Morningstar | Symantec's Caught Between the Enterprise and Consumer Spaces; Lowering Our FVE to $17
Symantec's presence as the largest pure-play provider of cybersecurity and identity protection comes with the challenge of winning battles on the consumer and commercial fronts. The company's Norton and LifeLock brands are well known with consumers, and its Symantec enterprise solutions are generally well regarded. However, we expect this no-moat name, currently looking for its sixth permanent CEO in a decade, to be challenged by competitive pricing in the consumer space as its enterprise segment attempts to supplant firms that have developed switching costs and offer extensive security platforms. These factors dim our outlook on Symantec's growth trajectory, and we are lowering our fair value estimate to $17 per share from $19. With the shares trading modestly higher than our estimate, we advise investors to instead look to Palo Alto Networks as our best idea in the cybersecurity space.
In the enterprise space, Symantec has melded its discrete point solutions into an integrated cyberdefense platform. The solutions that protect against various threat vectors are accompanied by services, including managed security, that allow overwhelmed teams to rely on Symantec's experts. We see high growth in areas such as cloud access, secure web gateways, and data loss prevention keeping Symantec competitive. However, we expect more holistic security platforms from competitors, which are expanding from entrenched positions, to challenge Symantec's inroads into this valuable space.
We view consumer security as a difficult market due to the quantity of competitors that perpetually lower prices to swap subscribers. With a declining PC market and operating system providers installing complimentary competing products, Symantec is moving towards selling ubiquitous web protection. We think identity security is equally fraught with challenges, but we envision Symantec slightly benefiting by consumers adopting Norton and LifeLock bundles for comprehensive protection.

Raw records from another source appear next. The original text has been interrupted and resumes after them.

`src/rtl/servo_pwm_scheduler_if.sv`:
```
// Command and PWM bundle between servo sequencers and the PWM scheduler.
// Requesters hold ServoNum/ActiveServoDuty; the scheduler drives the pulses.
interface servo_pwm_scheduler_if;
  logic        EnableScheduler;
  logic [1:0]  ServoNum;
  logic [20:0] ActiveServoDuty;
  logic [3:0]  PWM;
  logic        ActivePeriodFinished;
  logic [7:0]  FrameCount;

  modport master (
    output EnableScheduler,
    output ServoNum,
    output ActiveServoDuty,
    input  PWM,
    input  ActivePeriodFinished,
    input  FrameCount
  );

  modport slave (
    input  EnableScheduler,
    input  ServoNum,
    input  ActiveServoDuty,
    output PWM,
    output ActivePeriodFinished,
    output FrameCount
  );
endinterface

```
`src/rtl/servo_pwm_scheduler.sv`:
```
// servo_pwm_scheduler: one frame timer driving four servo PWM lines.
// Duty commands commit only at frame boundaries so pulses never glitch.
module servo_pwm_scheduler #(
  parameter int unsigned PERIOD     = 2_000_000,
  parameter int unsigned DUTY_MIN   = 50_000,
  parameter int unsigned DUTY_MAX   = 250_000,
  parameter int unsigned DUTY_RESET = 150_000
) (
  input logic                  clk,
  input logic                  ResetServoScheduler,
  servo_pwm_scheduler_if.slave bus
);

  localparam logic [20:0] LAST = 21'(PERIOD - 1);
  localparam logic [20:0] DMIN = 21'(DUTY_MIN);
  localparam logic [20:0] DMAX = 21'(DUTY_MAX);
  localparam logic [20:0] DRST = 21'(DUTY_RESET);

  logic [20:0] cnt;
  logic [20:0] duty [4];
  logic [3:0]  pwm_q;
  logic        apf_q;
  logic [7:0]  frames_q;
  logic        frame_end;
  logic [20:0] duty_req;

  assign frame_end = bus.EnableScheduler && (cnt == LAST);

  always_comb begin
    duty_req = bus.ActiveServoDuty;
    unique case (1'b1)
      (bus.ActiveServoDuty < DMIN): duty_req = DMIN;
      (bus.ActiveServoDuty > DMAX): duty_req = DMAX;
      default: ;
    endcase
  end

  always_ff @(posedge clk) begin
    if (ResetServoScheduler) begin
      cnt      <= '0;
      pwm_q    <= '0;
      apf_q    <= 1'b0;
      frames_q <= '0;
      for (int i = 0; i < 4; i++)
        duty[i] <= DRST;
    end else begin
      apf_q <= frame_end;
      if (!bus.EnableScheduler || frame_end)
        cnt <= '0;
      else
        cnt <= cnt + 21'd1;
      for (int i = 0; i < 4; i++)
        pwm_q[i] <= bus.EnableScheduler && (cnt < duty[i]);
      // the new duty is first compared against cnt=0 of the next frame
      if (frame_end) begin
        frames_q           <= frames_q + 8'd1;
        duty[bus.ServoNum] <= duty_req;
      end
    end
  end

  assign bus.PWM                  = pwm_q;
  assign bus.ActivePeriodFinished = apf_q;
  assign bus.FrameCount           = frames_q;

  param_legal: assert property (@(posedge clk)
    (PERIOD > 1) && (DUTY_MAX < PERIOD));

endmodule

```
`src/flat_wrapper.sv`:
```
// flat-port wrapper written by rule: the top's interface ports become plain ports
module servo_pwm_scheduler_flat 
#(
  parameter int unsigned PERIOD     = 2_000_000,
  parameter int unsigned DUTY_MIN   = 50_000,
  parameter int unsigned DUTY_MAX   = 250_000,
  parameter int unsigned DUTY_RESET = 150_000
)
  (clk, ResetServoScheduler, bus_EnableScheduler, bus_ServoNum, bus_ActiveServoDuty, bus_PWM, bus_ActivePeriodFinished, bus_FrameCount);
  servo_pwm_scheduler_if bus_i ();
  input logic clk;
  input logic ResetServoScheduler;
  input wire logic [$bits(bus_i.EnableScheduler)-1:0] bus_EnableScheduler;
  input wire logic [$bits(bus_i.ServoNum)-1:0] bus_ServoNum;
  input wire logic [$bits(bus_i.ActiveServoDuty)-1:0] bus_ActiveServoDuty;
  output wire logic [$bits(bus_i.PWM)-1:0] bus_PWM;
  output wire logic [$bits(bus_i.ActivePeriodFinished)-1:0] bus_ActivePeriodFinished;
  output wire logic [$bits(bus_i.FrameCount)-1:0] bus_FrameCount;
  assign bus_i.EnableScheduler = bus_EnableScheduler;
  assign bus_i.ServoNum = bus_ServoNum;
  assign bus_i.ActiveServoDuty = bus_ActiveServoDuty;
  assign bus_PWM = bus_i.PWM;
  assign bus_ActivePeriodFinished = bus_i.ActivePeriodFinished;
  assign bus_FrameCount = bus_i.FrameCount;
  servo_pwm_scheduler #(.PERIOD(PERIOD), .DUTY_MIN(DUTY_MIN), .DUTY_MAX(DUTY_MAX), .DUTY_RESET(DUTY_RESET)) u_core (.clk(clk), .ResetServoScheduler(ResetServoScheduler), .bus(bus_i));
endmodule
```
`config.mk`:
```
export PLATFORM = sky130hd
export DESIGN_NAME = servo_pwm_scheduler_flat
export DESIGN_NICKNAME = d
export VERILOG_FILES = /design/src/rtl/servo_pwm_scheduler_if.sv /design/src/rtl/servo_pwm_scheduler.sv /design/src/flat_wrapper.sv
export SDC_FILE = /design/constraint.sdc
export NUM_CORES = 1
export LEC_CHECK = 0
export ABC_AREA = 1
export CAP_MARGIN = 20
export CORE_ASPECT_RATIO = 1.25
export CORE_MARGIN = 2
export CORE_UTILIZATION = 45
export DETAILED_ROUTE_END_ITERATION = 6
export PLACE_DENSITY = 0.66
export SETUP_SLACK_MARGIN = 0.05
export SLEW_MARGIN = 15
export SYNTH_ARGS = -nofsm -noshare
export SYNTH_HDL_FRONTEND = slang
export SYNTH_SLANG_ARGS = --single-unit
export TNS_END_PERCENT = 5
```
`constraint.sdc`:
```
create_clock -name clk -period 2.7 [get_ports clk]
set_input_delay 0.27 -clock clk [delete_from_list [all_inputs] [get_ports clk]]
set_output_delay 0.27 -clock clk [all_outputs]
set_load 0.01 [all_outputs]
```
==> flow_summary.yaml, run 1 <==
outcome:
  status: "complete, no violations"
yosys:
  yosysWarnings: 0
  synth_cells: 788
  yosysTopAreaCellShare: 0.3644
  synth_largest_area_cell: "edfxtp_1"
  syn_area_per_cell_sq_um: 8.785
  synth_edf_count: 84
  ys_async_sr_fraction: 0
  ys_seq_elements: 118
  ys.flop_type: "edfxtp_1"
  synth_area_leaders: "edfxtp_1 (36%), ha_1 (15%), dfxtp_1 (9.8%), inv_1 (8.1%), nand2_1 (6.7%)"
  synth-seq-area-share: 0.4627
  ys_types: 34
  synth_area_sq_um: 6923
timing:
  rsz0062_at_grt: "false"
  final.setup.worst_slack_ps: 388.2
  period_minus_slack_ps: 2312
  setup-tns-final_ps: 0
  final_max_slew_viol_count: 0
  setup_violations: 0
  finalCritPeriodShare: 0.8562
  skew_ps: 11.14
  hold_viol_final: 0
  clock.fmax_mhz: 432.6
setup_path:
  path_cells: "inv_1, nand3_1, nor2_1, nand3_2, nor2_4, buf_4, nand2_2, inv_2, nand3_1"
  path_max_fanout: 16
  r2r_start: "u_core.cnt[16]$_SDFF_PP0_"
  slowest_stage: "dfxtp_1"
  end_kind: "flop"
  path_class: "reg -> reg"
  r2r_setup_slack_ps: 390
  required_ps: 2850
  crit_path_frequent_cell: "nand3_1"
  max_stage_delay_ps: 410
  reg2reg_to: "u_core.duty[1][14]$_SDFFCE_PN1P_"
  cp_num_buf_inv: 3
  cpLargestDelayFamily: "simple AND/OR/NAND/NOR gates"
  worstPathArrival_ps: 2470
  startpoint_type: "flop"
  reg2regPathDepth: 9
power_and_ir_drop:
  power.density_nw_per_um2: 543.8
  p_leak_nw: 3.748
  combPwrFrac: 0.052
  switching_share: 0.2327
  vdd_drop_max_v: 0.0003883
  finalPower_mw: 4.537
  switchingPower_mw: 1.056
  p_clk_frac: 0.509
  pwr-share-seq: 0.440
  p_int_mw: 3.481
place:
  placed_cells: 1034
  detailed_place_hpwl_um: 12880
  port_buffers: 38
  gp_congestion: 0.8200
  post-place-ws_ps: 232.9
die:
  io_pins: 39
  row_count: 50
  initial_core_util: 0.4611
  die_w_um: 114.9
  core_sq_um: 15010
  die_height_um: 142.7
  die-area_sq_um: 16400
hold_path:
  worstHoldStart: "u_core.cnt[10]$_SDFF_PP0_"
  hold_path_end: "u_core.cnt[10]$_SDFF_PP0_"
  hold_class: "reg -> reg"
  holdPathStages: 2
cts:
  clock-sinks: 118
  post_cts_buffers: 0
  cts_resized: 0
  htree_num_levels: 4
  cts_root_buf: "clkbuf_16"
  numCtsBuffers: 17
  cts_hold_buf: 0
  cts_buffer_depth: 2
  clk_pin_slew_ps: 60
  cts_tree: "yes"
  clkLatencyLatePin_ps: 430
grt:
  grt_pass1_wl_um: 27690
  grt_max_degree: 22
  grt.overflow.total: 0
  grt_pass1_vias: 5474
  grt_use_total: 0.2237
  antenna_found_initial: 0
route:
  via_count: 5486
  wirelength_um: 16790
  drtAntennaViolNets: 0
  drc: 0
  drt_iter0_drc: 325
  viasPerCell: 5.146
  routedWlPerCell_um: 15.75
  firstDrtPassIters: 5
cells_and_area:
  antenna_cells: 0
  final_util: 0.5556
  stdcell_count: 1066
  layout-drive-gt1-share: 0.08145
  multiInputGateArea_sq_um: 3114
  n_fill_cell: 1371
  regArea_sq_um: 3203
  layout.nets: 979
  areaGrowthSynthToFinish_pct: 20.50
job:
  cap_violations: 0
-- worst register-to-register path: cells and delay by family, from the launching register on --
kind / cells / cell delay [ps]
DFF: 1 / 410
and+or+nand+nor: 6 / 970
buffers and inverters: 3 / 660
-- layer usage --
| layer | vias up | GRT usage | routed length [um] |
|---|---|---|---|
| met5 | - | 0 | 0 |
| met4 | 0 | 0.08307 | 478 |
| met3 | 26 | 0.04499 | 884 |
| met2 | 164 | 0.3833 | 8210 |
| met1 | 2497 | 0.2779 | 7220 |
| li1 | 2799 | - | - |
-- synth_stat cells, drive strengths merged, types with 2 or more instances --
master    n
a211oi    4
a21oi    68
and3      2
buf       8
clkbuf    2
dfxtp    34
edfxtp   84
ha       82
inv     153
nand2   125
nand3    66
nand3b    6
nand4     9
nor2     65
nor3     31
nor4      2
o211ai    2
o21ai    29
xnor2     4
xor2      7
-- cell families (layout without fill, tap and decap cells) --
| group | Yosys count | count (layout) | synth area share |
|---|---|---|---|
| buffers and inverters | 163 | 248 | 0.09344 |
| adder cells (fa/ha/maj) | 82 | 82 | 0.1482 |
| AND/OR/NAND/NOR | 308 | 308 | 0.2024 |
| XOR/XNOR | 11 | 11 | 0.01392 |
| flip-flops | 118 | 118 | 0.4627 |
| AO/OA/AOI/OAI | 105 | 105 | 0.07880 |
| other | 1 | 12 | 0.0005417 |
-- sequential cells by signal (all words and copies together) (netlist names) --
register and cells:
u_core.bus.ActivePeriodFinished 1, u_core.bus.FrameCount 8, u_core.duty 84, u_core.cnt 21, u_core.bus.PWM 4
-- stage by stage --
stage                     instance area (sq um)  hold WS, ps
after global placement                     7737        475.2
after floorplan                            6964        339.1
after detailed placement                   7737        477.2
after CTS                                  8342        489.5
final                                      8342        492.0
after global routing                       8342        516.2
-- power by group through the flow --
stage | sequential, mW | combinational [mW] | clock, mW
6_report | 1.99 | 0.235 | 2.31
2_1_floorplan | 2.03 | 0.114 | 0
3_5_place_dp | 2.03 | 0.233 | 0
4_1_cts | 1.99 | 0.235 | 2.33
3_3_place_gp | 2.03 | 0.232 | 0
5_1_grt | 2.00 | 0.266 | 2.42
-- layout make-up --
class / instances / area share
multi-input cells: 518 / 0.3733
clock inverters: 14 / 0.01980
repair buffers: 63 / 0.07410
inverters: 153 / 0.06885
clock buffers: 18 / 0.05265
flip-flops and latches: 118 / 0.3840
well taps: 182 / 0.02730
-- how the worst max path moves through the flow --
stage	from	cells past startpoint	slack, ps	to
2_1_floorplan	u_core.cnt[1]$_SDFF_PP0_	9	390	u_core.duty[0][0]$_SDFFCE_PN0P_
3_3_place_gp	ResetServoScheduler	8	330	u_core.duty[2][6]$_SDFFCE_PN1P_
3_5_place_dp	ResetServoScheduler	8	230	u_core.duty[1][4]$_SDFFCE_PN1P_
4_1_cts	u_core.cnt[6]$_SDFF_PP0_	10	410	u_core.duty[1][4]$_SDFFCE_PN1P_
5_1_grt	u_core.cnt[6]$_SDFF_PP0_	10	210	u_core.duty[1][4]$_SDFFCE_PN1P_
6_report	u_core.cnt[16]$_SDFF_PP0_	9	390	u_core.duty[1][14]$_SDFFCE_PN1P_
-- layout by cell type (no fill, tap or decap), drive strengths merged, types with 2 or more instances in the layout --
cell	n
a21oi	68
dfxtp	34
o21ai	29
xnor2	4
and3	2
inv	160
nor3	31
bufinv	2
ha	82
clkinvlp	2
clkinv	3
clkbuf	18
o211ai	2
conb	12
nor2	65
clkdlybuf4s50	38
xor2	7
nand4	9
edfxtp	84
a211oi	4
nand3	66
nor4	2
buf	25
nand2	125
nand3b	6
Note: power is estimated with default switching activity, not from simulation.
==> inputs of run 2 (changes only) <==
--- a/config.mk
+++ b/config.mk
@@ -11,7 +11,6 @@
 export CORE_MARGIN = 2
 export CORE_UTILIZATION = 45
 export DETAILED_ROUTE_END_ITERATION = 6
-export PLACE_DENSITY = 0.66
 export SETUP_SLACK_MARGIN = 0.05
 export SLEW_MARGIN = 15
 export SYNTH_ARGS = -nofsm -noshare
==> run 2 against run 1 <==
Power down 4.1%. Sequential cell count unchanged. Fmax down 4.6%. Cell area down 0.99%. Cell count down 0.28%. Register-to-register slack worse by 110 ps.
==> flow_summary.yaml, run 2 (synthesis results as in run 1) <==
outcome:
  status: "complete, no violations"
cts:
  clk_pin_slew_ps: 60
  clock-sinks: 118
  htree_num_levels: 4
  clkLatencyLatePin_ps: 420
  cts_buffer_depth: 2
  post_cts_buffers: 0
  cts_hold_buf: 0
  cts_root_buf: "clkbuf_16"
  cts_tree: "yes"
  numCtsBuffers: 17
  cts_resized: 0
power_and_ir_drop:
  power.density_nw_per_um2: 526.9
  p_leak_nw: 3.708
  vdd_drop_max_v: 0.0004449
setup_path:
  r2r_start: "u_core.cnt[3]$_SDFF_PP0_"
  cpLargestDelayFamily: "simple AND/OR/NAND/NOR gates"
  slowest_stage: "dfxtp_1"
  path_max_fanout: 21
  crit_start: "u_core.cnt[3]$_SDFF_PP0_"
  path_class: "reg -> reg"
  end_kind: "flop"
  startpoint_type: "flop"
  cp_num_buf_inv: 2
  required_ps: 2820
  worstPathArrival_ps: 2540
  max_stage_delay_ps: 600
  path_cells: "nand3_2, inv_1, nand3b_1, nor2_1, nand3_1, nand2_1, and3_1, buf_12"
grt:
  grt.overflow.total: 0
  grt_use_total: 0.2328
  antenna_found_initial: 0
  grt_pass1_vias: 5593
  grt_max_degree: 22
  grt_pass1_wl_um: 28550
cells_and_area:
  largest_reg_flops: 84
  layout-drive-gt1-share: 0.07719
  mostFrequentLayoutCells: "inv_1 (150), nand2_1 (124), edfxtp_1 (84)"
  mostFrequentLayoutCell: "inv_1"
  areaGrowthSynthToFinish_pct: 19.30
  antenna_cells: 0
  layout.nets: 976
  regMostFlops: "u_core.duty"
place:
  detailed_place_hpwl_um: 13670
  port_buffers: 38
  gp_congestion: 0.8670
  post-place-ws_ps: 283.4
die:
  die_w_um: 114.9
  row_count: 50
  die_height_um: 142.7
  io_pins: 39
  initial_core_util: 0.4611
  die-area_sq_um: 16400
  core_sq_um: 15010
timing:
  final_max_slew_viol_count: 0
  clock.fmax_mhz: 412.7
  hold_viol_final: 0
  final.setup.worst_slack_ps: 276.7
  relSlewSlack: 0.6429
  setup-tns-final_ps: 0
  setup_violations: 0
  skew_ps: 11.02
  period_minus_slack_ps: 2423
  rsz0062_at_grt: "false"
  finalCritPeriodShare: 0.8975
  worst_pin_slew_ps: 534.9
hold_path:
  worstHoldStart: "u_core.cnt[10]$_SDFF_PP0_"
  hold_class: "reg -> reg"
job:
  cap_violations: 0
route:
  wirelength_um: 17660
  viasPerCell: 5.285
  drtAntennaViolNets: 0
  routedWlPerCell_um: 16.62
  drc: 0
  firstDrtPassIters: 5
  via_count: 5618
  drt_iter0_drc: 364
run 2: cell types whose count changed in the layout (fill, tap and decap cells not counted), sizes merged:
cell and delta:
buf -3, inv +3, bufinv -2, clkbuf -1
run 2: final cells by class:
type	instances	area (sq um)
Timing Repair Buffer	60	583.1
Sequential cell	118	3203
Clock buffer	17	425.4
Inverter	153	574.3
Multi-Input combinational cell	518	3114
Fill cell	1379	6755
Tap cell	182	227.7
Clock inverter	15	131.4
run 2: through the flow:
step	util	power, mW	area (sq um)	hold slack [ps]	cells
2_1_floorplan	-	2.143	6964	339.1	799
3_3_place_gp	0.5130	2.258	7702	471.9	1031
3_5_place_dp	0.5130	2.263	7702	483.3	1031
4_1_cts	0.5501	4.390	8259	489.8	1063
5_1_grt	0.5501	4.509	8259	504.7	1063
6_report	0.5501	4.352	8259	488.4	1063
run 2: path summary, 6_finish.rpt:
kind	end	slack (ps)	cells after the start
setup / recovery	u_core.duty[3][5]$_DFFE_PP_	280	8
hold / removal	u_core.cnt[10]$_SDFF_PP0_	490	2
hold reg to reg	u_core.cnt[10]$_SDFF_PP0_	490	2
setup reg to reg	u_core.duty[3][5]$_DFFE_PP_	280	8
run 2: worst reg2reg max path: stages, from the launching register on:
cell and delay [ps]:
dfxtp_1 600, nand3_2 180, inv_1 180, nand3b_1 110, nor2_1 140, nand3_1 320
nand2_1 180, and3_1 210, buf_12 200
run 2: report_power, final:
group,total (mW),leakage (nW),internal [mW],switching (mW)
Sequential,2.00,1.09,1.98,0.0180
Clock,2.13,0.269,1.21,0.918
Combinational,0.230,2.35,0.0925,0.137
run 2: metal layers:
metal	GRT usage	vias up	part of all wire
met1	0.2865	2607	0.42
met2	0.3981	179	0.49
met5	0	-	0
met4	0.09258	0	0.033
li1	-	2792	-
met3	0.04754	40	0.059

Symantec has relied on its presence in the cutthroat consumer market for operating profits, and we expect cloud-based enterprise security to help diversify profit inflows. While its evolution in the enterprise space is working toward a distinct strategy, Symantec has lacked consistency at the helm, and we expect internal disruptions and the reliance on consumer profits to inhibit sustainable operating results.
Over our explicit forecast period, we model a five-year revenue compound annual growth rate of 3% as the enterprise segment slightly outpaces consumer sales. We expect Symantec's enterprise security platform to drive growth as customers embrace Symantec's solutions beyond endpoint and email; we envision its products for web security services and cloud assess security helping to insulate any headwinds in traditional security products. In our view, enterprises are moving toward vendor consolidation to remove management complexity, and Symantec should benefit from this trend. Although we expect competitive pricing in the consumer segment, Symantec's bundling of Norton and LifeLock products may drive increased revenue as consumers look to simplify their security and identity concerns with one provider.
With increased cloud-based products, we expect GAAP gross margins to expand modestly toward 80% in fiscal 2024, from 78% in fiscal 2019. Through a continuation of concerted efforts to reel in sales and marketing with cross-selling synergies across its security platform and bundles, we expect these expenditures to decrease toward 30% of sales in fiscal 2024 from 32% in fiscal 2019 (but increasing on a dollar basis). With modest annual increases on a dollar basis, we expect Symantec's research and development costs to decline toward 18% of revenue in fiscal 2024, from 19% in fiscal 2019. These efficiencies would increase GAAP operating margin toward 19% in fiscal 2024 compared with 13% in fiscal 2019.